S&P Dow Jones Indices has delivered a surprise ruling: SpaceX will not be fast-tracked into the S&P 500, and the index's eligibility criteria are not changing. Despite Nasdaq, FTSE Russell, and Morningstar CRSP all rewriting their rule books to accommodate the incoming wave of mega-IPOs, S&P Dow Jones has declined to follow — leaving the world's most influential equity index operating under the same standards it always has.
What S&P Dow Jones decided
Following its consultation on the treatment of MegaCap companies, S&P Dow Jones Indices stated: "No changes will be made to the eligibility criteria including financial viability screens, seasoning period, or minimum IWF, for the S&P 500, S&P MidCap 400, or S&P SmallCap 600 as a result of the S&P Dow Jones Indices consultation on the treatment of MegaCap companies. Accordingly, there will be no changes to existing methodology for this index family."
Three existing rules keep SpaceX out for the foreseeable future. The seasoning requirement demands 12 months of trading before a company can even be considered for inclusion — meaning SpaceX cannot join the S&P 500 for at least a year after its IPO regardless of any other factor. The investable weight factor requires that at least 10% of total shares outstanding be freely available for trading — a threshold that may be difficult to meet given the concentrated ownership structure typical of founder-led companies. And the financial viability screen requires four consecutive quarters of positive net income from continuing operations — a bar that SpaceX, depending on how its financials are structured across its various business lines, may or may not clear easily.
Every other major index provider took the opposite approach
The contrast with other index providers makes S&P's decision more striking. The consultation had been widely expected to result in rule changes after Nasdaq, FTSE Russell, and Morningstar CRSP all moved to accommodate mega-IPOs ahead of the S&P ruling.
MSCI and FTSE Global already had fast-tracking mechanisms for mega-IPOs using free-float weights after 10 and 5 trading days respectively — frameworks built precisely for situations like SpaceX. FTSE Russell updated its Russell indices methodology to align with the FTSE Global rule book. Morningstar CRSP dropped its minimum free-float requirement entirely to admit SpaceX and comparable floaters after only five days of trading. Nasdaq cleared a path for fast-track inclusion at a three-times weight after just 15 days.
S&P Dow Jones stood alone in refusing to move — a decision that carries significant implications given that the S&P 500 is the benchmark for an estimated $10 trillion or more in indexed and benchmarked assets globally.

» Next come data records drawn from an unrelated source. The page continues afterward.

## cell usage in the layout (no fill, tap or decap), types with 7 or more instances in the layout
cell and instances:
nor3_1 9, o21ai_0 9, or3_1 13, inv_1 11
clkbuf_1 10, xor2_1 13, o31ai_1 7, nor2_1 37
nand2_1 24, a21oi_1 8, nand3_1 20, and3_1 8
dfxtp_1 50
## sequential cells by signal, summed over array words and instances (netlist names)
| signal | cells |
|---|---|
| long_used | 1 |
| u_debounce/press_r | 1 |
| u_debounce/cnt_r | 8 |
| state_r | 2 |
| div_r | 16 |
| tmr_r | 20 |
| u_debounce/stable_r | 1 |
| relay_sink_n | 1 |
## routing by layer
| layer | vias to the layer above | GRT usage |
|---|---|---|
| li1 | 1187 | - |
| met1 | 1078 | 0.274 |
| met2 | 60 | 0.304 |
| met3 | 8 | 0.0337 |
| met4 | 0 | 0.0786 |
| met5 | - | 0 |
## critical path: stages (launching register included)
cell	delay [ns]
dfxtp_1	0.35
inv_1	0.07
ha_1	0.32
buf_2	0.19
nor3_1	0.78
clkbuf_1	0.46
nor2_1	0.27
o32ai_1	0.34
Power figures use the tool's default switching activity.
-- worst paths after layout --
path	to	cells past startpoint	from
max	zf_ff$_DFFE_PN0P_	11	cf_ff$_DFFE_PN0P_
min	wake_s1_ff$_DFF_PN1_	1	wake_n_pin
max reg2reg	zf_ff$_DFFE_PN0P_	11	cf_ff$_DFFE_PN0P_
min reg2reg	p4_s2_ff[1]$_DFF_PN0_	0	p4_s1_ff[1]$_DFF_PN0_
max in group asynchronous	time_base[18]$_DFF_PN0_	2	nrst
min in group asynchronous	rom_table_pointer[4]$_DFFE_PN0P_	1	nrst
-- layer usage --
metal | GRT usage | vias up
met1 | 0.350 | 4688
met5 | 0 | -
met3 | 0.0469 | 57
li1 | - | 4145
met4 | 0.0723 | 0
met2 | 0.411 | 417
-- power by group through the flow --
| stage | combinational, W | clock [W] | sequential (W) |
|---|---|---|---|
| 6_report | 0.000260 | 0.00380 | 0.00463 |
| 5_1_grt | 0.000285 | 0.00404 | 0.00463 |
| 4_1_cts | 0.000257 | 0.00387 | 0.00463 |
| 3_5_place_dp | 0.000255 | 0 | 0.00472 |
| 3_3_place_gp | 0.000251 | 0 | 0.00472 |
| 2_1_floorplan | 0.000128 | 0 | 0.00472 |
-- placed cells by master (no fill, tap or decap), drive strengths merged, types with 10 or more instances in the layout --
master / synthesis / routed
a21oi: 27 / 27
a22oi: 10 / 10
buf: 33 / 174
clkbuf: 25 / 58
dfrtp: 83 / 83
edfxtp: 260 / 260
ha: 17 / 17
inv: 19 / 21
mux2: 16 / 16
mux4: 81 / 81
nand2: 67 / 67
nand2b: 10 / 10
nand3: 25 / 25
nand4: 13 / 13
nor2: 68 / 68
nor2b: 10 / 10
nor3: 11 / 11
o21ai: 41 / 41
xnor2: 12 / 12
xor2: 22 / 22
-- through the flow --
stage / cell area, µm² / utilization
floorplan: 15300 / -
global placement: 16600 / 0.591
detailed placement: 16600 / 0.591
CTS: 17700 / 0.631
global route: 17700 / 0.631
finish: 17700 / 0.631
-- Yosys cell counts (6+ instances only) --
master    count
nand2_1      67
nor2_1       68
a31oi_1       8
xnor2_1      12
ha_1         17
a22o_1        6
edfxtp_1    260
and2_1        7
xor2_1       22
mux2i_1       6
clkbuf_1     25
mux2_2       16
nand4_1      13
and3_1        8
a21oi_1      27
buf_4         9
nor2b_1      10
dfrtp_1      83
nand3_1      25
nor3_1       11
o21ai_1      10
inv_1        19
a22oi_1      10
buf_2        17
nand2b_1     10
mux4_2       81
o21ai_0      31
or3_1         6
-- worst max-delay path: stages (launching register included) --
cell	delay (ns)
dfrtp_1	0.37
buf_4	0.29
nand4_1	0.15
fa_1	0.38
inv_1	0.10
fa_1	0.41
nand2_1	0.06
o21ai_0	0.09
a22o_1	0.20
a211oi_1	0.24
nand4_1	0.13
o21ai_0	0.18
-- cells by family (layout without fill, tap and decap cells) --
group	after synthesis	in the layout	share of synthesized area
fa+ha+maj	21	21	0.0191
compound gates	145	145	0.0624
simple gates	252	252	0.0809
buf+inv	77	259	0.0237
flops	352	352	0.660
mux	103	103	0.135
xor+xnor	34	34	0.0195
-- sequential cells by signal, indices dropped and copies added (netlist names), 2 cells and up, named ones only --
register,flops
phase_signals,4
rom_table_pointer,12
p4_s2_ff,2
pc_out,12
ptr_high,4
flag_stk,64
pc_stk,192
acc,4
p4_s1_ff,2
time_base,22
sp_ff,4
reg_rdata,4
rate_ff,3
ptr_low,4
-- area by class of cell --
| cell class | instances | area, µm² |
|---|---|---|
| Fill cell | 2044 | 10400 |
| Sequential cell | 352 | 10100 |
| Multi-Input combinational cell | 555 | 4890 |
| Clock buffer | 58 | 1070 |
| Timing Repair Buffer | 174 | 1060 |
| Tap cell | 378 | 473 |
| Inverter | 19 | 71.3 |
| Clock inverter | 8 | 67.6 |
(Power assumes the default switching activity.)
<file path="src/design/dscc_cfg.svh">
/*
 Constants for the dual source charger control: register offsets,
 field positions, reset values, slave addresses and timer counts.
 Assumes a 25 MHz mclk.
*/
`ifndef DSCC_CFG_SVH
`define DSCC_CFG_SVH
`define DSCC_ADDR_USB 7'h6b
`define DSCC_ADDR_WALL 7'h6a
`define DSCC_OFS_STATUS 3'h0
`define DSCC_OFS_LIMIT 3'h1
`define DSCC_OFS_FLOAT 3'h2
`define DSCC_OFS_CURRENT 3'h4
`define DSCC_OFS_SPECIAL 3'h5
`define DSCC_BIT_KICK 1
`define DSCC_BIT_HIZ 1
`define DSCC_BIT_CDIS 2
`define DSCC_BIT_TE 3
`define DSCC_FAULT_TIMER 3'h6
`define DSCC_RST_STATUS 8'h00
`define DSCC_RST_LIMIT 8'h08
`define DSCC_RST_FLOAT 8'h08
`define DSCC_RST_CURRENT 8'h01
`define DSCC_RST_SPECIAL 8'h01
`define DSCC_CLK_HZ 25000000
`define DSCC_T15_S 900
`define DSCC_T32_S 32
`define DSCC_T15_CYC (36'(`DSCC_T15_S) * 36'(`DSCC_CLK_HZ))
`define DSCC_T32_CYC (36'(`DSCC_T32_S) * 36'(`DSCC_CLK_HZ))
`define DSCC_FLOAT_MAX 6'h2f
`define DSCC_FLOAT_BASE_MV 3500
`define DSCC_FLOAT_STEP_MV 20
`endif

</file>
<file path="src/design/dscc_pkg.sv">
/*
 Types of the dual source charger control.
 Assumes dscc_cfg.svh is available on the include path.
*/
package dscc_pkg;
    // Which input charges the battery
    typedef enum logic [1:0] {
        DSCC_SRC_NONE,
        DSCC_SRC_USB,
        DSCC_SRC_WALL
    } dscc_src_type;

    // One register bank
    typedef struct packed {
        logic [7:0] status;
        logic [7:0] limit;
        logic [7:0] float_v;
        logic [7:0] current;
        logic [7:0] special;
    } dscc_bank_type;

    // Analog-side sense levels
    typedef struct packed {
        logic wall_valid;
        logic usb_valid;
        logic batt_weak;
        logic batt_short;
        logic term_reached;
        logic fault_event;
        logic [2:0] fault_code;
    } dscc_sense_type;

    // Analog-side controls
    typedef struct packed {
        logic charge_on;
        logic from_wall;
        logic precharge;
        logic boost_on;
        logic floor_loop_on;
        logic block_path;
        logic [5:0] float_voltage_code;
        logic [3:0] charge_current_code;
        logic [1:0] usb_input_current_limit;
        logic [2:0] termination_current_code;
        logic [2:0] input_voltage_floor_code;
    } dscc_ctrl_type;
endpackage : dscc_pkg

</file>
<file path="src/design/dscc_float_dec.sv">
/*
 Float-voltage code to millivolt decoder.
 Assumes a pure combinational use.
*/
`timescale 1ns/1ps
`include "dscc_cfg.svh"
module dscc_float_dec (
    // Code in
    input wire logic [5:0] float_voltage_code,
    // Millivolts out
    output logic [12:0] float_mv
);
    logic [5:0] code_sat;
    // Saturate at the top code, then scale
    always_comb begin
        code_sat = (float_voltage_code > `DSCC_FLOAT_MAX) ?
            `DSCC_FLOAT_MAX : float_voltage_code;
        float_mv = 13'(`DSCC_FLOAT_BASE_MV) +
            13'(code_sat) * 13'(`DSCC_FLOAT_STEP_MV);
    end
endmodule : dscc_float_dec

</file>
<file path="src/design/dscc_i2c_slave.sv">
/*
 Two-wire serial slave answering two addresses, byte wide registers.
 Assumes scl and sda_in already pass two flip-flops in the caller.
*/
`timescale 1ns/1ps
module dscc_i2c_slave (
    // Clock and reset
    input wire logic mclk,
    input wire logic reset_n,
    // Synchronised bus levels
    input wire logic scl,
    input wire logic sda,
    output logic sda_oe,
    // Register access
    output logic wr_stb,
    output logic wr_bank,
    output logic [2:0] wr_ofs,
    output logic [7:0] wr_data,
    output logic [2:0] rd_ofs,
    output logic rd_bank,
    input wire logic [7:0] rd_data
);
    typedef enum logic [2:0] {
        S_IDLE, S_ADDR, S_ACK, S_WDATA, S_RDATA, S_RACK
    } dscc_i2c_st_type;
    dscc_i2c_st_type st_ff;
    logic scl_d_ff, sda_d_ff;
    logic [3:0] bit_ff;
    logic [7:0] sh_ff;
    logic rw_ff, have_ofs_ff, bank_ff, ack_ff;
    logic [2:0] ofs_ff;
    logic scl_rise, scl_fall, start_c, stop_c;
    // Bus edge and condition detect
    assign scl_rise = scl & ~scl_d_ff;
    assign scl_fall = ~scl & scl_d_ff;
    assign start_c = scl & scl_d_ff & sda_d_ff & ~sda;
    assign stop_c = scl & scl_d_ff & ~sda_d_ff & sda;
    assign rd_ofs = ofs_ff;
    assign rd_bank = bank_ff;
    always_ff @(posedge mclk or negedge reset_n) begin
        if (!reset_n) begin
            scl_d_ff <= 1'b1;
            sda_d_ff <= 1'b1;
        end else begin
            scl_d_ff <= scl;
            sda_d_ff <= sda;
        end
    end
    // Byte engine
    always_ff @(posedge mclk or negedge reset_n) begin
        if (!reset_n) begin
            st_ff <= S_IDLE;
            bit_ff <= 4'h0;
            sh_ff <= 8'h00;
            rw_ff <= 1'b0;
            have_ofs_ff <= 1'b0;
            bank_ff <= 1'b0;
            ack_ff <= 1'b0;
            ofs_ff <= 3'h0;
            sda_oe <= 1'b0;
            wr_stb <= 1'b0;
            wr_bank <= 1'b0;
            wr_ofs <= 3'h0;
            wr_data <= 8'h00;
        end else begin
            wr_stb <= 1'b0;
            if (start_c) begin
                st_ff <= S_ADDR;
                bit_ff <= 4'h0;
                have_ofs_ff <= 1'b0;
                sda_oe <= 1'b0;
            end else if (stop_c) begin
                st_ff <= S_IDLE;
                sda_oe <= 1'b0;
            end else begin
                unique case (st_ff)
                    S_IDLE: begin
                        sda_oe <= 1'b0;
                    end
                    S_ADDR, S_WDATA: begin
                        if (scl_rise) begin
                            sh_ff <= {sh_ff[6:0], sda};
                            bit_ff <= bit_ff + 4'h1;
                        end
                        if (scl_fall && bit_ff == 4'h8) begin
                            bit_ff <= 4'h0;
                            ack_ff <= 1'b0;
                            if (st_ff == S_ADDR) begin
                                // Two addresses, one per input bank
                                if (sh_ff[7:1] == `DSCC_ADDR_USB ||
                                    sh_ff[7:1] == `DSCC_ADDR_WALL) begin
                                    bank_ff <= (sh_ff[7:1] ==
                                        `DSCC_ADDR_WALL);
                                    rw_ff <= sh_ff[0];
                                    sda_oe <= 1'b1;
                                    st_ff <= S_ACK;
                                end else begin
                                    st_ff <= S_IDLE;
                                end
                            end else begin
                                sda_oe <= 1'b1;
                                st_ff <= S_ACK;
                                if (!have_ofs_ff) begin
                                    ofs_ff <= sh_ff[2:0];
                                    have_ofs_ff <= 1'b1;
                                end else begin
                                    // Byte write to the chosen bank
                                    wr_stb <= 1'b1;
                                    wr_bank <= bank_ff;
                                    wr_ofs <= ofs_ff;
                                    wr_data <= sh_ff;
                                    ofs_ff <= ofs_ff + 3'h1;
                                end
                            end
                        end
                    end
                    S_ACK: begin
                        if (scl_fall) begin
                            if (rw_ff) begin
                                sh_ff <= rd_data;
                                sda_oe <= ~rd_data[7];
                                st_ff <= S_RDATA;
                            end else begin
                                sda_oe <= 1'b0;
                                st_ff <= S_WDATA;
                            end
                        end
                    end
                    S_RDATA: begin
                        if (scl_fall) begin
                            if (bit_ff == 4'h7) begin
                                bit_ff <= 4'h0;
                                sda_oe <= 1'b0;
                                ofs_ff <= ofs_ff + 3'h1;
                                st_ff <= S_RACK;
                            end else begin
                                bit_ff <= bit_ff + 4'h1;
                                sh_ff <= {sh_ff[6:0], 1'b0};
                                sda_oe <= ~sh_ff[6];
                            end
                        end
                    end
                    S_RACK: begin
                        if (scl_rise) begin
                            ack_ff <= ~sda;
                        end
                        if (scl_fall) begin
                            st_ff <= ack_ff ? S_ACK : S_IDLE;
                        end
                    end
                    default: begin
                        st_ff <= S_IDLE;
                    end
                endcase
            end
        end
    end
endmodule : dscc_i2c_slave

</file>
<file path="src/design/dscc_top.sv">
/*
 Dual source charger control: source choice, two register banks,
 unattended and watchdog timers, fault routing, analog controls.
 Assumes sense levels are mclk-synchronous; scl and sda are pins.
*/
`timescale 1ns/1ps
`include "dscc_cfg.svh"
module dscc_top #(
    parameter logic [35:0] T15_CYC = 36'(`DSCC_T15_CYC),
    parameter logic [35:0] T32_CYC = 36'(`DSCC_T32_CYC)
) (
    // Clock and reset
    input wire logic mclk,
    input wire logic reset_n,
    // Serial bus pins
    input wire logic scl_in,
    input wire logic sda_in,
    output logic sda_out,
    output logic sda_oe,
    // Analog interface
    input wire dscc_pkg::dscc_sense_type sense,
    input wire logic boost_req,
    output dscc_pkg::dscc_ctrl_type ctrl,
    output logic [12:0] float_mv,
    output dscc_pkg::dscc_src_type selected_charge_input
);
    import dscc_pkg::*;
    dscc_bank_type bank_ff [2];
    dscc_src_type src_ff, nxt_src;
    logic [1:0] scl_s_ff, sda_s_ff;
    logic wr_stb, wr_bank, rd_bank;
    logic [2:0] wr_ofs, rd_ofs;
    logic [7:0] wr_data, rd_data;
    logic [35:0] t15_ff, t32_ff;
    logic attended_ff, done_ff, both_gone_ff, charging;
    logic wall_prev_ff, usb_prev_ff, t15_exp, t32_exp, act;
    dscc_bank_type ab;

    // Pins into mclk domain
    always_ff @(posedge mclk or negedge reset_n) begin
        if (!reset_n) begin
            scl_s_ff <= 2'h3;
            sda_s_ff <= 2'h3;
        end else begin
            scl_s_ff <= {scl_s_ff[0], scl_in};
            sda_s_ff <= {sda_s_ff[0], sda_in};
        end
    end
    assign sda_out = 1'b0;

    dscc_i2c_slave u_slave (
        .mclk(mclk),
        .reset_n(reset_n),
        .scl(scl_s_ff[1]),
        .sda(sda_s_ff[1]),
        .sda_oe(sda_oe),
        .wr_stb(wr_stb),
        .wr_bank(wr_bank),
        .wr_ofs(wr_ofs),
        .wr_data(wr_data),
        .rd_ofs(rd_ofs),
        .rd_bank(rd_bank),
        .rd_data(rd_data)
    );

    // Read mux, unmapped offsets read zero
    always_comb begin
        unique case (rd_ofs)
            `DSCC_OFS_STATUS: rd_data = bank_ff[rd_bank].status;
            `DSCC_OFS_LIMIT: rd_data = bank_ff[rd_bank].limit;
            `DSCC_OFS_FLOAT: rd_data = bank_ff[rd_bank].float_v;
            `DSCC_OFS_CURRENT: rd_data = bank_ff[rd_bank].current;
            `DSCC_OFS_SPECIAL: rd_data = bank_ff[rd_bank].special;
            default: rd_data = 8'h00;
        endcase
    end

    // Source selection, wall preferred
    always_comb begin
        if (sense.wall_valid) begin
            nxt_src = DSCC_SRC_WALL;
        end else if (sense.usb_valid) begin
            nxt_src = DSCC_SRC_USB;
        end else begin
            nxt_src = DSCC_SRC_NONE;
        end
    end
    always_ff @(posedge mclk or negedge reset_n) begin
        if (!reset_n) begin
            src_ff <= DSCC_SRC_NONE;
        end else begin
            src_ff <= nxt_src;
        end
    end
    assign selected_charge_input = src_ff;
    assign act = (src_ff == DSCC_SRC_WALL);
    assign ab = bank_ff[act];

    // Input history for weak battery restart
    always_ff @(posedge mclk or negedge reset_n) begin
        if (!reset_n) begin
            wall_prev_ff <= 1'b0;
            usb_prev_ff <= 1'b0;
            both_gone_ff <= 1'b1;
        end else begin
            wall_prev_ff <= sense.wall_valid;
            usb_prev_ff <= sense.usb_valid;
            if (!sense.wall_valid && !sense.usb_valid) begin
                both_gone_ff <= 1'b1;
            end else if (both_gone_ff) begin
                both_gone_ff <= 1'b0;
            end
        end
    end

    // Timers: unattended until a write, then host watchdog
    assign t15_exp = !attended_ff && charging && t15_ff == T15_CYC - 36'h1;
    assign t32_exp = attended_ff && t32_ff == T32_CYC - 36'h1;
    always_ff @(posedge mclk or negedge reset_n) begin
        if (!reset_n) begin
            t15_ff <= 36'h0;
            t32_ff <= 36'h0;
            attended_ff <= 1'b0;
        end else begin
            if (t32_exp) begin
                attended_ff <= 1'b0;
                t32_ff <= 36'h0;
                t15_ff <= 36'h0;
            end else if (wr_stb) begin
                attended_ff <= 1'b1;
                if (wr_ofs == `DSCC_OFS_STATUS &&
                    wr_data[`DSCC_BIT_KICK]) begin
                    t32_ff <= 36'h0;
                end
            end else if (attended_ff) begin
                t32_ff <= t32_ff + 36'h1;
            end else if (t15_exp) begin
                // Expiry restarts the count for the next charge
                t15_ff <= 36'h0;
            end else if (charging) begin
                t15_ff <= t15_ff + 36'h1;
            end
            if (both_gone_ff) begin
                t15_ff <= 36'h0;
            end
        end
    end

    // Register banks, host writes and hardware events
    for (genvar b = 0; b < 2; b++) begin : g_bank
        always_ff @(posedge mclk or negedge reset_n) begin
            if (!reset_n) begin
                bank_ff[b] <= {`DSCC_RST_STATUS, `DSCC_RST_LIMIT,
                    `DSCC_RST_FLOAT, `DSCC_RST_CURRENT, `DSCC_RST_SPECIAL};
            end else begin
                if (wr_stb && wr_bank == 1'(b)) begin
                    unique case (wr_ofs)
                        `DSCC_OFS_STATUS:
                            bank_ff[b].status[7:3] <= wr_data[7:3];
                        `DSCC_OFS_LIMIT: bank_ff[b].limit <= wr_data;
                        `DSCC_OFS_FLOAT: bank_ff[b].float_v <= wr_data;
                        `DSCC_OFS_CURRENT: bank_ff[b].current <= wr_data;
                        `DSCC_OFS_SPECIAL: bank_ff[b].special <= wr_data;
                        default: ;
                    endcase
                end
                // Watchdog resets only the active bank
                if (t32_exp && act == 1'(b)) begin
                    bank_ff[b] <= {5'h00, `DSCC_FAULT_TIMER,
                        `DSCC_RST_LIMIT, `DSCC_RST_FLOAT,
                        `DSCC_RST_CURRENT, `DSCC_RST_SPECIAL};
                end
                // Fault only into the charging input's status
                if (sense.fault_event && charging && act == 1'(b)) begin
                    bank_ff[b].status[2:0] <= sense.fault_code;
                end
                // Unattended expiry: disable the active bank and, while done_ff is clear, any bank whose input is present
                if (t15_exp) begin
                    if (attended_ff == 1'b0 && act == 1'(b)) begin
                        bank_ff[b].status[2:0] <= `DSCC_FAULT_TIMER;
                        bank_ff[b].limit[`DSCC_BIT_CDIS] <= 1'b1;
                    end
                    if (b == 1 ? sense.wall_valid && !done_ff
                               : sense.usb_valid && !done_ff) begin
                        bank_ff[b].limit[`DSCC_BIT_CDIS] <= 1'b1;
                    end
                end
                // Restart after both inputs removed clears disable
                if (both_gone_ff && sense.batt_weak &&
                    (sense.wall_valid || sense.usb_valid)) begin
                    bank_ff[b].limit[`DSCC_BIT_CDIS] <= 1'b0;
                end
            end
        end
    end

    // Done flag: watchdog event narrows later disables to active bank
    always_ff @(posedge mclk or negedge reset_n) begin
        if (!reset_n) begin
            done_ff <= 1'b0;
        end else if (t32_exp) begin
            done_ff <= 1'b1;
        end else if (both_gone_ff) begin
            done_ff <= 1'b0;
        end
    end

    // Charge control
    always_comb begin
        charging = src_ff != DSCC_SRC_NONE &&
            !ab.limit[`DSCC_BIT_CDIS] && !ab.special[`DSCC_BIT_HIZ] &&
            !(sense.term_reached && ab.limit[`DSCC_BIT_TE]);
        // High impedance in the active bank, wall or USB, blocks charge and path
        ctrl.charge_on = charging;
        ctrl.from_wall = act;
        ctrl.precharge = charging && sense.batt_short;
        ctrl.block_path = src_ff == DSCC_SRC_NONE ||
            ab.special[`DSCC_BIT_HIZ];
        ctrl.boost_on = boost_req && !ab.special[`DSCC_BIT_HIZ] &&
            (!charging || act);
        ctrl.floor_loop_on = charging;
        ctrl.float_voltage_code = ab.float_v[7:2];
        ctrl.charge_current_code = act ? ab.current[6:3] :
            {1'b0, ab.current[6:4]};
        ctrl.usb_input_current_limit = bank_ff[0].limit[7:6];
        ctrl.termination_current_code = ab.current[2:0];
        ctrl.input_voltage_floor_code = ab.special[2:0];
    end

    dscc_float_dec u_float (
        .float_voltage_code(ctrl.float_voltage_code),
        .float_mv(float_mv)
    );

    // Checks
    property p_wall_pref;
        @(posedge mclk) disable iff (!reset_n)
        sense.wall_valid |=> src_ff == DSCC_SRC_WALL;
    endproperty
    a_wall_pref: assert property (p_wall_pref)
        else $error("wall not chosen");
    property p_hiz_off;
        @(posedge mclk) disable iff (!reset_n)
        ab.special[`DSCC_BIT_HIZ] |-> !ctrl.charge_on && !ctrl.boost_on;
    endproperty
    a_hiz_off: assert property (p_hiz_off)
        else $error("hiz leaves power on");
    property p_boost;
        @(posedge mclk) disable iff (!reset_n)
        ctrl.boost_on && ctrl.charge_on |-> ctrl.from_wall;
    endproperty
    a_boost: assert property (p_boost)
        else $error("boost with usb charge");
    property p_wdog;
        @(posedge mclk) disable iff (!reset_n)
        t32_exp |=> ab.status[2:0] == `DSCC_FAULT_TIMER && !attended_ff;
    endproperty
    a_wdog: assert property (p_wdog)
        else $error("watchdog fault missing");
    property p_t15;
        @(posedge mclk) disable iff (!reset_n)
        t15_exp |=> ab.limit[`DSCC_BIT_CDIS] && !ctrl.charge_on;
    endproperty
    a_t15: assert property (p_t15)
        else $error("timer expiry left charge on");
    property p_term;
        @(posedge mclk) disable iff (!reset_n)
        sense.term_reached && ab.limit[`DSCC_BIT_TE] |-> !ctrl.charge_on;
    endproperty
    a_term: assert property (p_term)
        else $error("no termination");
    property p_pre;
        @(posedge mclk) disable iff (!reset_n)
        ctrl.precharge |-> sense.batt_short && ctrl.charge_on;
    endproperty
    a_pre: assert property (p_pre)
        else $error("bad precharge");
    property p_float;
        @(posedge mclk) disable iff (!reset_n)
        ctrl.float_voltage_code >= 6'h2f |-> float_mv == 13'h1158;
    endproperty
    a_float: assert property (p_float)
        else $error("float not saturated");
    c_wdog: cover property (@(posedge mclk) disable iff (!reset_n) t32_exp);
    c_t15: cover property (@(posedge mclk) disable iff (!reset_n) t15_exp);
    c_hand: cover property (@(posedge mclk) disable iff (!reset_n)
        src_ff == DSCC_SRC_USB ##1 src_ff == DSCC_SRC_WALL);
endmodule : dscc_top

</file>
<file path="config.mk">
export PLATFORM = sky130hd
export DESIGN_NAME = dscc_top
export DESIGN_NICKNAME = d
export VERILOG_FILES = /design/src/design/dscc_pkg.sv /design/src/design/dscc_float_dec.sv /design/src/design/dscc_i2c_slave.sv /design/src/design/dscc_top.sv
export VERILOG_INCLUDE_DIRS = /design/src /design/src/design
export SDC_FILE = /design/constraint.sdc
export NUM_CORES = 1
export LEC_CHECK = 0
export CAP_MARGIN = 20
export CORE_ASPECT_RATIO = 1.4
export CORE_MARGIN = 1
export CORE_UTILIZATION = 60
export CTS_CLUSTER_DIAMETER = 120
export DETAILED_ROUTE_END_ITERATION = 10
export DONT_BUFFER_PORTS = 1
export HOLD_SLACK_MARGIN = 0.12
export PLACE_DENSITY = 0.76
export REMOVE_ABC_BUFFERS = 1
export SLEW_MARGIN = 0
export SYNTH_ARGS = -nofsm -noshare
export SYNTH_HDL_FRONTEND = slang
export SYNTH_SLANG_ARGS = --single-unit
export TNS_END_PERCENT = 50
</file>
<file path="constraint.sdc">
create_clock -name mclk -period 5.25 [get_ports mclk]
set_input_delay 0.525 -clock mclk [delete_from_list [all_inputs] [get_ports mclk]]
set_output_delay 0.525 -clock mclk [all_outputs]
set_load 0.02 [all_outputs]
</file>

What this means for SpaceX and markets
For SpaceX, the immediate practical consequence is that the enormous passive buying pressure that typically accompanies S&P 500 inclusion — index funds mechanically purchasing shares to match the benchmark weight — will not materialize at IPO or in the months immediately following it. That removes one of the most reliable catalysts for post-IPO price appreciation that mega-cap technology companies have historically benefited from.
The longer timeline also introduces more uncertainty. SpaceX must trade publicly for 12 months, demonstrate sufficient free-float, and generate four consecutive quarters of positive net income before the S&P Index Committee will even consider inclusion. For a company whose business spans satellite internet, rocket launches, defense contracts, and the newly merged xAI artificial intelligence operations, the income calculation is complex.
The deeper question: is passive the new active?
S&P's decision raises a question that goes beyond SpaceX. As the largest index providers diverge sharply on how they handle mega-cap IPOs — with some fast-tracking after five days and others maintaining 12-month seasoning requirements — the composition of indices that were supposed to represent passive, rules-based market exposure is increasingly reflecting active judgment calls about which companies to include and when.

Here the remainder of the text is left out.